DATA FOR PROCESSING: Begin

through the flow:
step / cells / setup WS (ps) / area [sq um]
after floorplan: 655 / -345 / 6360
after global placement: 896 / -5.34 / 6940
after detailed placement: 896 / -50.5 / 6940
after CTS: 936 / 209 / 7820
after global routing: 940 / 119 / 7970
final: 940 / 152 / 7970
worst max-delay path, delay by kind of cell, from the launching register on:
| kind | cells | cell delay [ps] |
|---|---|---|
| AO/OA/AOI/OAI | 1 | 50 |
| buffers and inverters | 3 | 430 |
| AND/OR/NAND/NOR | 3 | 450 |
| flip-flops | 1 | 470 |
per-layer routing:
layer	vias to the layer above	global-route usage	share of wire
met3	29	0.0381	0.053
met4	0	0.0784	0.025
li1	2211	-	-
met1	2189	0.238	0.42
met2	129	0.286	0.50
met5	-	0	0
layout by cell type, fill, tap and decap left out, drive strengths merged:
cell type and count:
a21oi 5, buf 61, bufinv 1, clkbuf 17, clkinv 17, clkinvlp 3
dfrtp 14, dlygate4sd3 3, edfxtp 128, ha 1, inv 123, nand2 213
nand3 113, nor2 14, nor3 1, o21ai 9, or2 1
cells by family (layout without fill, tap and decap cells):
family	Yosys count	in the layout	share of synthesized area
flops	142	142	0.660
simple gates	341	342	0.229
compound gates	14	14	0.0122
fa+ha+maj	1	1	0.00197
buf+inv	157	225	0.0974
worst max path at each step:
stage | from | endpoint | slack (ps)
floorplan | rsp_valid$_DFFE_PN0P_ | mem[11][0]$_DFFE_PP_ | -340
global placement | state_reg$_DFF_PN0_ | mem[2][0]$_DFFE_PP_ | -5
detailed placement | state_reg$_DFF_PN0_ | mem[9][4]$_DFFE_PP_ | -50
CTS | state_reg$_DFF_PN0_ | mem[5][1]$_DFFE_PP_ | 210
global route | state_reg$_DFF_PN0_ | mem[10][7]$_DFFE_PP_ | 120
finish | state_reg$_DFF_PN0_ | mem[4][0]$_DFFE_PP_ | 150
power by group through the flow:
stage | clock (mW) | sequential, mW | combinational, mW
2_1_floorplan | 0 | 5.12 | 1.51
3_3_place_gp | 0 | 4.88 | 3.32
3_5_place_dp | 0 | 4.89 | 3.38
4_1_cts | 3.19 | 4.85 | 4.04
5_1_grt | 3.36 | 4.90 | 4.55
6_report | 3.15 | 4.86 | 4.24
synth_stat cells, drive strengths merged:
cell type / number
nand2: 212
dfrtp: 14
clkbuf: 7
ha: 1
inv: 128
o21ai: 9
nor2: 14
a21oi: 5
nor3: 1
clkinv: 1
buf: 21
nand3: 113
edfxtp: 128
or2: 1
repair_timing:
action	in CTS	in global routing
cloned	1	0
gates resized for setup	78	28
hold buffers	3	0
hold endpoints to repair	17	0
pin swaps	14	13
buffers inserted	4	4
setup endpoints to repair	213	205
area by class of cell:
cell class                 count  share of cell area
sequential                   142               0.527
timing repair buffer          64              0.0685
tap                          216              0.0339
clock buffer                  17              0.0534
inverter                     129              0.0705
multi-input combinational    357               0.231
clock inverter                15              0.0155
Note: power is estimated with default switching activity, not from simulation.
===== src/rtl/xillybus_spi_bridge_if.sv =====
// ---------------------------------------------------------------------------
// xillybus_spi_bridge_if
//
// Purpose: bundles the Xillybus user-side stream pair for the "spi" device
// file. The write stream carries command words from the host into the
// bridge. The read stream carries response words from the bridge back to
// the host.
//
// Signals:
//   user_w_write_spi_data_w   command word from the host
//   user_w_write_spi_wren_w   write strobe
//   user_w_write_spi_open_w   host has the write file open
//   user_w_write_spi_full_w   bridge TX FIFO full
//   user_r_read_spi_rden_w    read strobe
//   user_r_read_spi_open_w    host has the read file open
//   user_r_read_spi_data_w    response word
//   user_r_read_spi_empty_w   bridge RX FIFO empty
//   user_r_read_spi_eof_w     end of stream
//
// Modports:
//   master  the core side, which drives the strobes and open flags
//   slave   the bridge side, which drives full, data, empty and eof
// ---------------------------------------------------------------------------
interface xillybus_spi_bridge_if;
  logic [31:0] user_w_write_spi_data_w;
  logic        user_w_write_spi_wren_w;
  logic        user_w_write_spi_open_w;
  logic        user_w_write_spi_full_w;
  logic        user_r_read_spi_rden_w;
  logic        user_r_read_spi_open_w;
  logic [31:0] user_r_read_spi_data_w;
  logic        user_r_read_spi_empty_w;
  logic        user_r_read_spi_eof_w;

  modport master (
    output user_w_write_spi_data_w, user_w_write_spi_wren_w,
           user_w_write_spi_open_w, user_r_read_spi_rden_w,
           user_r_read_spi_open_w,
    input  user_w_write_spi_full_w, user_r_read_spi_data_w,
           user_r_read_spi_empty_w, user_r_read_spi_eof_w
  );

  modport slave (
    input  user_w_write_spi_data_w, user_w_write_spi_wren_w,
           user_w_write_spi_open_w, user_r_read_spi_rden_w,
           user_r_read_spi_open_w,
    output user_w_write_spi_full_w, user_r_read_spi_data_w,
           user_r_read_spi_empty_w, user_r_read_spi_eof_w
  );
endinterface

DATA FOR PROCESSING: End

YOUR GOAL: When you reach the end of the records, set them all down again exactly.

EXERCISE RESULT:
through the flow:
step / cells / setup WS (ps) / area [sq um]
after floorplan: 655 / -345 / 6360
after global placement: 896 / -5.34 / 6940
after detailed placement: 896 / -50.5 / 6940
after CTS: 936 / 209 / 7820
after global routing: 940 / 119 / 7970
final: 940 / 152 / 7970
worst max-delay path, delay by kind of cell, from the launching register on:
| kind | cells | cell delay [ps] |
|---|---|---|
| AO/OA/AOI/OAI | 1 | 50 |
| buffers and inverters | 3 | 430 |
| AND/OR/NAND/NOR | 3 | 450 |
| flip-flops | 1 | 470 |
per-layer routing:
layer	vias to the layer above	global-route usage	share of wire
met3	29	0.0381	0.053
met4	0	0.0784	0.025
li1	2211	-	-
met1	2189	0.238	0.42
met2	129	0.286	0.50
met5	-	0	0
layout by cell type, fill, tap and decap left out, drive strengths merged:
cell type and count:
a21oi 5, buf 61, bufinv 1, clkbuf 17, clkinv 17, clkinvlp 3
dfrtp 14, dlygate4sd3 3, edfxtp 128, ha 1, inv 123, nand2 213
nand3 113, nor2 14, nor3 1, o21ai 9, or2 1
cells by family (layout without fill, tap and decap cells):
family	Yosys count	in the layout	share of synthesized area
flops	142	142	0.660
simple gates	341	342	0.229
compound gates	14	14	0.0122
fa+ha+maj	1	1	0.00197
buf+inv	157	225	0.0974
worst max path at each step:
stage | from | endpoint | slack (ps)
floorplan | rsp_valid$_DFFE_PN0P_ | mem[11][0]$_DFFE_PP_ | -340
global placement | state_reg$_DFF_PN0_ | mem[2][0]$_DFFE_PP_ | -5
detailed placement | state_reg$_DFF_PN0_ | mem[9][4]$_DFFE_PP_ | -50
CTS | state_reg$_DFF_PN0_ | mem[5][1]$_DFFE_PP_ | 210
global route | state_reg$_DFF_PN0_ | mem[10][7]$_DFFE_PP_ | 120
finish | state_reg$_DFF_PN0_ | mem[4][0]$_DFFE_PP_ | 150
power by group through the flow:
stage | clock (mW) | sequential, mW | combinational, mW
2_1_floorplan | 0 | 5.12 | 1.51
3_3_place_gp | 0 | 4.88 | 3.32
3_5_place_dp | 0 | 4.89 | 3.38
4_1_cts | 3.19 | 4.85 | 4.04
5_1_grt | 3.36 | 4.90 | 4.55
6_report | 3.15 | 4.86 | 4.24
synth_stat cells, drive strengths merged:
cell type / number
nand2: 212
dfrtp: 14
clkbuf: 7
ha: 1
inv: 128
o21ai: 9
nor2: 14
a21oi: 5
nor3: 1
clkinv: 1
buf: 21
nand3: 113
edfxtp: 128
or2: 1
repair_timing:
action	in CTS	in global routing
cloned	1	0
gates resized for setup	78	28
hold buffers	3	0
hold endpoints to repair	17	0
pin swaps	14	13
buffers inserted	4	4
setup endpoints to repair	213	205
area by class of cell:
cell class                 count  share of cell area
sequential                   142               0.527
timing repair buffer          64              0.0685
tap                          216              0.0339
clock buffer                  17              0.0534
inverter                     129              0.0705
multi-input combinational    357               0.231
clock inverter                15              0.0155
Note: power is estimated with default switching activity, not from simulation.
===== src/rtl/xillybus_spi_bridge_if.sv =====
// ---------------------------------------------------------------------------
// xillybus_spi_bridge_if
//
// Purpose: bundles the Xillybus user-side stream pair for the "spi" device
// file. The write stream carries command words from the host into the
// bridge. The read stream carries response words from the bridge back to
// the host.
//
// Signals:
//   user_w_write_spi_data_w   command word from the host
//   user_w_write_spi_wren_w   write strobe
//   user_w_write_spi_open_w   host has the write file open
//   user_w_write_spi_full_w   bridge TX FIFO full
//   user_r_read_spi_rden_w    read strobe
//   user_r_read_spi_open_w    host has the read file open
//   user_r_read_spi_data_w    response word
//   user_r_read_spi_empty_w   bridge RX FIFO empty
//   user_r_read_spi_eof_w     end of stream
//
// Modports:
//   master  the core side, which drives the strobes and open flags
//   slave   the bridge side, which drives full, data, empty and eof
// ---------------------------------------------------------------------------
interface xillybus_spi_bridge_if;
  logic [31:0] user_w_write_spi_data_w;
  logic        user_w_write_spi_wren_w;
  logic        user_w_write_spi_open_w;
  logic        user_w_write_spi_full_w;
  logic        user_r_read_spi_rden_w;
  logic        user_r_read_spi_open_w;
  logic [31:0] user_r_read_spi_data_w;
  logic        user_r_read_spi_empty_w;
  logic        user_r_read_spi_eof_w;

  modport master (
    output user_w_write_spi_data_w, user_w_write_spi_wren_w,
           user_w_write_spi_open_w, user_r_read_spi_rden_w,
           user_r_read_spi_open_w,
    input  user_w_write_spi_full_w, user_r_read_spi_data_w,
           user_r_read_spi_empty_w, user_r_read_spi_eof_w
  );

  modport slave (
    input  user_w_write_spi_data_w, user_w_write_spi_wren_w,
           user_w_write_spi_open_w, user_r_read_spi_rden_w,
           user_r_read_spi_open_w,
    output user_w_write_spi_full_w, user_r_read_spi_data_w,
           user_r_read_spi_empty_w, user_r_read_spi_eof_w
  );
endinterface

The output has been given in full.